▶ [Entries shown]:
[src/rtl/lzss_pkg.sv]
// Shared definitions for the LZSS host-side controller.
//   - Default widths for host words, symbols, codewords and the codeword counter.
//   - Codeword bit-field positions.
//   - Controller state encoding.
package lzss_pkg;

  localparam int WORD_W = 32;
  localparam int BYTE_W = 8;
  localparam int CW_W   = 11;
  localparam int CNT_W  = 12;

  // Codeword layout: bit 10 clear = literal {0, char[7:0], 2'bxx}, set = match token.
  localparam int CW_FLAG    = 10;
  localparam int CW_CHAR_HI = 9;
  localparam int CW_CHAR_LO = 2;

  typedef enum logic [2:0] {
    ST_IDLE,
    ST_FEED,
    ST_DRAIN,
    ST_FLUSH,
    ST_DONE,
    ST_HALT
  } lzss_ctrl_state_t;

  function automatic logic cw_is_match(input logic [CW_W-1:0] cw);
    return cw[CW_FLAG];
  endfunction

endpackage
* * *
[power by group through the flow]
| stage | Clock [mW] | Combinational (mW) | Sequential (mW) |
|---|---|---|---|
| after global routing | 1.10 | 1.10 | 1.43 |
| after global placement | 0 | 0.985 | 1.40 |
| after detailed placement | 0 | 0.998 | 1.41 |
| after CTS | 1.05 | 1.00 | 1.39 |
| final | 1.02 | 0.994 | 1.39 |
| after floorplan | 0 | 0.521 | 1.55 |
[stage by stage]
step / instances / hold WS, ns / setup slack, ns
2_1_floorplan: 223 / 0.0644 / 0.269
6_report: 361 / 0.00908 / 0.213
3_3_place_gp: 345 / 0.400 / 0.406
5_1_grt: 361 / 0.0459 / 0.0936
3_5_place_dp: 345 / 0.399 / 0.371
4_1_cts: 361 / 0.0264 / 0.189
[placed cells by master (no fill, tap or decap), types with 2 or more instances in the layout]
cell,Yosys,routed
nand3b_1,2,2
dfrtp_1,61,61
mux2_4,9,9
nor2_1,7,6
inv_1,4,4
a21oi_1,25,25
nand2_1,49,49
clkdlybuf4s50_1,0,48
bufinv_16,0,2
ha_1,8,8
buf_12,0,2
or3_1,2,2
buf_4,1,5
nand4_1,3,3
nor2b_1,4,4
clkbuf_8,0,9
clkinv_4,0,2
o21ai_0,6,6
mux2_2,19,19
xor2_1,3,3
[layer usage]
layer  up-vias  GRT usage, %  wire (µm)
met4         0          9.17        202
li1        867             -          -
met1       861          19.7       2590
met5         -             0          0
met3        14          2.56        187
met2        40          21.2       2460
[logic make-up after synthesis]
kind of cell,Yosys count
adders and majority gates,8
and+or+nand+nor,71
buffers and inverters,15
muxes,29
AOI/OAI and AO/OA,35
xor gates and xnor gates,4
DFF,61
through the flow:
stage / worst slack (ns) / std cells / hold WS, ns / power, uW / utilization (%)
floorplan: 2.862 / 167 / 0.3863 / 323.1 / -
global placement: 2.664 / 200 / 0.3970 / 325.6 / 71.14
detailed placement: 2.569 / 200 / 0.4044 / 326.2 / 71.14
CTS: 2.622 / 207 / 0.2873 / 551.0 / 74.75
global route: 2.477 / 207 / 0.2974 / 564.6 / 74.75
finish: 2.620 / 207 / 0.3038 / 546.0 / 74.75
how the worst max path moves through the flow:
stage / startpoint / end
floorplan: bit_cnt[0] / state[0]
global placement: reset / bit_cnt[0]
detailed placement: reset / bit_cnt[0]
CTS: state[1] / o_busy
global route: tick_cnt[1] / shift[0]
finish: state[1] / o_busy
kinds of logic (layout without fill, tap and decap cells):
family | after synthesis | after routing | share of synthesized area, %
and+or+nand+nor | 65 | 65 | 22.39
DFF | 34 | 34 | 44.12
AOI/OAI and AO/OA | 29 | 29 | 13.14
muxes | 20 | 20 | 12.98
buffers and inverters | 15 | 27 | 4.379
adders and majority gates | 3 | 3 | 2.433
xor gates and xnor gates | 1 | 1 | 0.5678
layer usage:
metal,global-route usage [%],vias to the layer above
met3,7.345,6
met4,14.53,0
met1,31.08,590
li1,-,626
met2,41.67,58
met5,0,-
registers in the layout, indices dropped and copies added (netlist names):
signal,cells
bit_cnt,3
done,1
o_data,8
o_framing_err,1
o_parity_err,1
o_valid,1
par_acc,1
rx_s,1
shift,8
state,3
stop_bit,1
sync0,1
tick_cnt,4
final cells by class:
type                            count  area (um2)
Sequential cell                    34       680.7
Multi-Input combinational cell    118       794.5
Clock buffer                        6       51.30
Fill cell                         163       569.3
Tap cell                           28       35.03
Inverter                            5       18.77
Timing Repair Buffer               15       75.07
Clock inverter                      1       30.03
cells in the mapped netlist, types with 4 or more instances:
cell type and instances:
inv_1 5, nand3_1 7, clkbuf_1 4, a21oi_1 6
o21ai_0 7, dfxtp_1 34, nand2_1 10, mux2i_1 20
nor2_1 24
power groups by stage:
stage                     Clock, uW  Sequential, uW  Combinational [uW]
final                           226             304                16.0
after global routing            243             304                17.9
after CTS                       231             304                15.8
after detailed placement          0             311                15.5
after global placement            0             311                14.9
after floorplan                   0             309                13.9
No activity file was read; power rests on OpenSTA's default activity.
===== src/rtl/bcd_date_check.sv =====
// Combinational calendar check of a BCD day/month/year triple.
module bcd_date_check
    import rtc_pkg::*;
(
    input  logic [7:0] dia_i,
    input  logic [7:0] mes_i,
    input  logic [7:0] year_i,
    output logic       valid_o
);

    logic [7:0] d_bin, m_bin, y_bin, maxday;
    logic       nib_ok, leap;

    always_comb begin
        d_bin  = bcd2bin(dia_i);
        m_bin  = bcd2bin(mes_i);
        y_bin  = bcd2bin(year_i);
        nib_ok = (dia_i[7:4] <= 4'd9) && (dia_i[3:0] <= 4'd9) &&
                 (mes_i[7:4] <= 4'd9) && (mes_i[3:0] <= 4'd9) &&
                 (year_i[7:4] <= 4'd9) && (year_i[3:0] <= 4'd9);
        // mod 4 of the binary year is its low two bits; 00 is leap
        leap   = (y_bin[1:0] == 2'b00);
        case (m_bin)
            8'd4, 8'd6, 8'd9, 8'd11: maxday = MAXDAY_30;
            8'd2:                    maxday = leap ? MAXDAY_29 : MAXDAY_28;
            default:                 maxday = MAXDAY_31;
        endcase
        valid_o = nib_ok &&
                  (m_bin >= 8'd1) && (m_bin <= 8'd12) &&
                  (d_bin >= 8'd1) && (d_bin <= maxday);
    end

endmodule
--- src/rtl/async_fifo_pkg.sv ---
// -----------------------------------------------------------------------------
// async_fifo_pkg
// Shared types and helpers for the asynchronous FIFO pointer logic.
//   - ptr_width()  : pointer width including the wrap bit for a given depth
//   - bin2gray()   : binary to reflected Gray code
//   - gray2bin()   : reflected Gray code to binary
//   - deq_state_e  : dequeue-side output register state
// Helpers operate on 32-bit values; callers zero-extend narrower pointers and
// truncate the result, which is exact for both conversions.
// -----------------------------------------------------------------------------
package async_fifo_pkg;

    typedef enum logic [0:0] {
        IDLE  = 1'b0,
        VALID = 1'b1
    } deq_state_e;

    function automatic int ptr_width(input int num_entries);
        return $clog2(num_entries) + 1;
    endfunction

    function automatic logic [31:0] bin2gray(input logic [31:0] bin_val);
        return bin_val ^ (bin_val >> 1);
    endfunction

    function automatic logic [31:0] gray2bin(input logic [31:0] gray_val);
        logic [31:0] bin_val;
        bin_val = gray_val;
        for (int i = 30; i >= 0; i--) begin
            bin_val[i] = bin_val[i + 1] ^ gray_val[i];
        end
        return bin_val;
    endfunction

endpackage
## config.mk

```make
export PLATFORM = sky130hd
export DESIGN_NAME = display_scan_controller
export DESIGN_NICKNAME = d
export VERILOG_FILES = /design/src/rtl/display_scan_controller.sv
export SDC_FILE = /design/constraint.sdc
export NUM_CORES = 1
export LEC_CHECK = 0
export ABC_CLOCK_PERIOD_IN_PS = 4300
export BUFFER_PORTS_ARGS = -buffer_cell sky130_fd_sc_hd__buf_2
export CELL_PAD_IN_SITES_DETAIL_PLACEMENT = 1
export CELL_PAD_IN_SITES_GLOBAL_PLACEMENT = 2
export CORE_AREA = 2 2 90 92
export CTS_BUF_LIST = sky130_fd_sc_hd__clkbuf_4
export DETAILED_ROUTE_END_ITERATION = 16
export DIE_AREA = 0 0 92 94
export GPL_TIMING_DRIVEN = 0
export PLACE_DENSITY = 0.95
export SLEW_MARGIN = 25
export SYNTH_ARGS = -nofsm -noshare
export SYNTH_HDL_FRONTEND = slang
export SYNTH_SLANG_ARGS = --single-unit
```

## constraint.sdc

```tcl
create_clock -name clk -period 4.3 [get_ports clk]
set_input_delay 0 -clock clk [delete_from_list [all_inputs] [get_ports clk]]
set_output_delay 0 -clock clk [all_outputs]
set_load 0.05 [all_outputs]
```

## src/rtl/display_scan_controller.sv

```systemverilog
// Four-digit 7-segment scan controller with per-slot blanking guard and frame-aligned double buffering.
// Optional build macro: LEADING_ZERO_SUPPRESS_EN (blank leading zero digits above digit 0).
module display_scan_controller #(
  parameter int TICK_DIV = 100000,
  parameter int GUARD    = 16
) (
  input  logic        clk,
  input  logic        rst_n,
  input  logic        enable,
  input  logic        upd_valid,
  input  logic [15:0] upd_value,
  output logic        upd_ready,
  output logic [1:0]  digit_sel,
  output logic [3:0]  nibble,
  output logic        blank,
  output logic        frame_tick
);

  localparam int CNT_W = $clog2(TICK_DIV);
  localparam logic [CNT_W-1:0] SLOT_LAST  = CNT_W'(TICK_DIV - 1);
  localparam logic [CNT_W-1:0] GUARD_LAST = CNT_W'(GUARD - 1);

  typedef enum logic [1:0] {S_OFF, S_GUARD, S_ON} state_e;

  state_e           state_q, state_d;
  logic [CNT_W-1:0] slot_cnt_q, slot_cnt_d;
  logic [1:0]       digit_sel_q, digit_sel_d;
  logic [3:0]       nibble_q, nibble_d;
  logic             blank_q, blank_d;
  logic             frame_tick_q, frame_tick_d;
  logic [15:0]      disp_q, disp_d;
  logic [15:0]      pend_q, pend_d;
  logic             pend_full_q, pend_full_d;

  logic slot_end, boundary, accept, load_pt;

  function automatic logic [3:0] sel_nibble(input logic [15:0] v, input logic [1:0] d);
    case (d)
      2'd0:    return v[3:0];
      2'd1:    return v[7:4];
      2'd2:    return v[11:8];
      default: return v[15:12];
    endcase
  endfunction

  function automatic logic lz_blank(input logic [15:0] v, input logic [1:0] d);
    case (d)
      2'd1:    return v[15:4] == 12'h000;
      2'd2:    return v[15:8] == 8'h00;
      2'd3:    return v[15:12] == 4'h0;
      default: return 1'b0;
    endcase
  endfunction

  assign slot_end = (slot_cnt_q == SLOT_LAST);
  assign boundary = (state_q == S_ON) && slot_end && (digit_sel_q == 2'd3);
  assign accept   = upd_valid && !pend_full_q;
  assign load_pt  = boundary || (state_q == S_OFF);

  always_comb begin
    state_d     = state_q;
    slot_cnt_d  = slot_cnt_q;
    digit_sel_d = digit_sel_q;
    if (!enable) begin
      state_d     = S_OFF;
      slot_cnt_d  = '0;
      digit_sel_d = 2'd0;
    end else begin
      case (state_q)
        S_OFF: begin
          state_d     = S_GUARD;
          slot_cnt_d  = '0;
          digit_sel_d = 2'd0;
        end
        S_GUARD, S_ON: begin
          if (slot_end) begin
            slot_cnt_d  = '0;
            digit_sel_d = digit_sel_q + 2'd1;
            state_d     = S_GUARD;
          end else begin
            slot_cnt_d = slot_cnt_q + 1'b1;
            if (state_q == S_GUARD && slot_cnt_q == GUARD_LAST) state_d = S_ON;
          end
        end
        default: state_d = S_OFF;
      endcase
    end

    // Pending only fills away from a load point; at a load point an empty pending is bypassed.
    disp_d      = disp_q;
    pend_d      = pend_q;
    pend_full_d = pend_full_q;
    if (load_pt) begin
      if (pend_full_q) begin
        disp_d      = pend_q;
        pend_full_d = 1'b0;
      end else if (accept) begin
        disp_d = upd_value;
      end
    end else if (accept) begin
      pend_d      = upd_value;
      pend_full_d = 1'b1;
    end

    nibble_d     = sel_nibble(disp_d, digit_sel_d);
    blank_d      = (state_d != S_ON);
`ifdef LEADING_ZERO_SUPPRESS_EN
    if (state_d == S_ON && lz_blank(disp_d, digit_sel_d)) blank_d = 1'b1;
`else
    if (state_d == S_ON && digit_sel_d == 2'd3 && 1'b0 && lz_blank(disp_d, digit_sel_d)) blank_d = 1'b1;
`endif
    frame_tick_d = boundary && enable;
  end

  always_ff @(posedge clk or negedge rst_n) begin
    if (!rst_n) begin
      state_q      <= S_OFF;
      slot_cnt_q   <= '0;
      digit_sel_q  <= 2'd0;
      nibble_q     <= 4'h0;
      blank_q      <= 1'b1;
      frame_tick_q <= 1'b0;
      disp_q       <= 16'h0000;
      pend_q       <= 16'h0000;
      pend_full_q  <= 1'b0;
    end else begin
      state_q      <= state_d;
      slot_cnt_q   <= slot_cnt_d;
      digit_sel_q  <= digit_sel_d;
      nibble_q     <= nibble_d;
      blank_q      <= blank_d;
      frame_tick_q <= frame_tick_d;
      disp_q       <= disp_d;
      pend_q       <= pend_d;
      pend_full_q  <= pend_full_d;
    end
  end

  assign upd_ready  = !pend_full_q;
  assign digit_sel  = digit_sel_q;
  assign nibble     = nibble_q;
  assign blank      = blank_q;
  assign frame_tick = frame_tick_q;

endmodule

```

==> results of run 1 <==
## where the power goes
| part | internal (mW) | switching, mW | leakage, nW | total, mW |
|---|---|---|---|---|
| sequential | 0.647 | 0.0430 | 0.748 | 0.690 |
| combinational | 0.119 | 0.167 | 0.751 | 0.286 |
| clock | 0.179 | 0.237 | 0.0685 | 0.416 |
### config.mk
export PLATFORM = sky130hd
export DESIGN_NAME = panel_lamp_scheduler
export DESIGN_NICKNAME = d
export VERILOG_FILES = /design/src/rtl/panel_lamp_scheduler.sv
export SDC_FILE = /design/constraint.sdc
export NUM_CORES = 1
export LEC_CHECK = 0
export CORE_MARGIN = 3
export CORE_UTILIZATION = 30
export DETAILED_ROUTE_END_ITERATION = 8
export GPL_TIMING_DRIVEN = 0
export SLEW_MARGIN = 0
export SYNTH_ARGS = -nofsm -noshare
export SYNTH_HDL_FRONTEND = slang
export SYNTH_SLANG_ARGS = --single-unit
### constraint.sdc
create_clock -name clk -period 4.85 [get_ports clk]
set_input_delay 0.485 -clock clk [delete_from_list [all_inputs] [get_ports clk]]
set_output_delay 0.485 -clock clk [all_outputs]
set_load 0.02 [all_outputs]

▶ [Task]: When the line with "0.985 | 1.40 |" is reached in the data above, begin copying, and stop after the line with "step / instances"; copy each line exactly, both ends included.

▶ [Answer to this exercise]:
| after global placement | 0 | 0.985 | 1.40 |
| after detailed placement | 0 | 0.998 | 1.41 |
| after CTS | 1.05 | 1.00 | 1.39 |
| final | 1.02 | 0.994 | 1.39 |
| after floorplan | 0 | 0.521 | 1.55 |
[stage by stage]
step / instances / hold WS, ns / setup slack, ns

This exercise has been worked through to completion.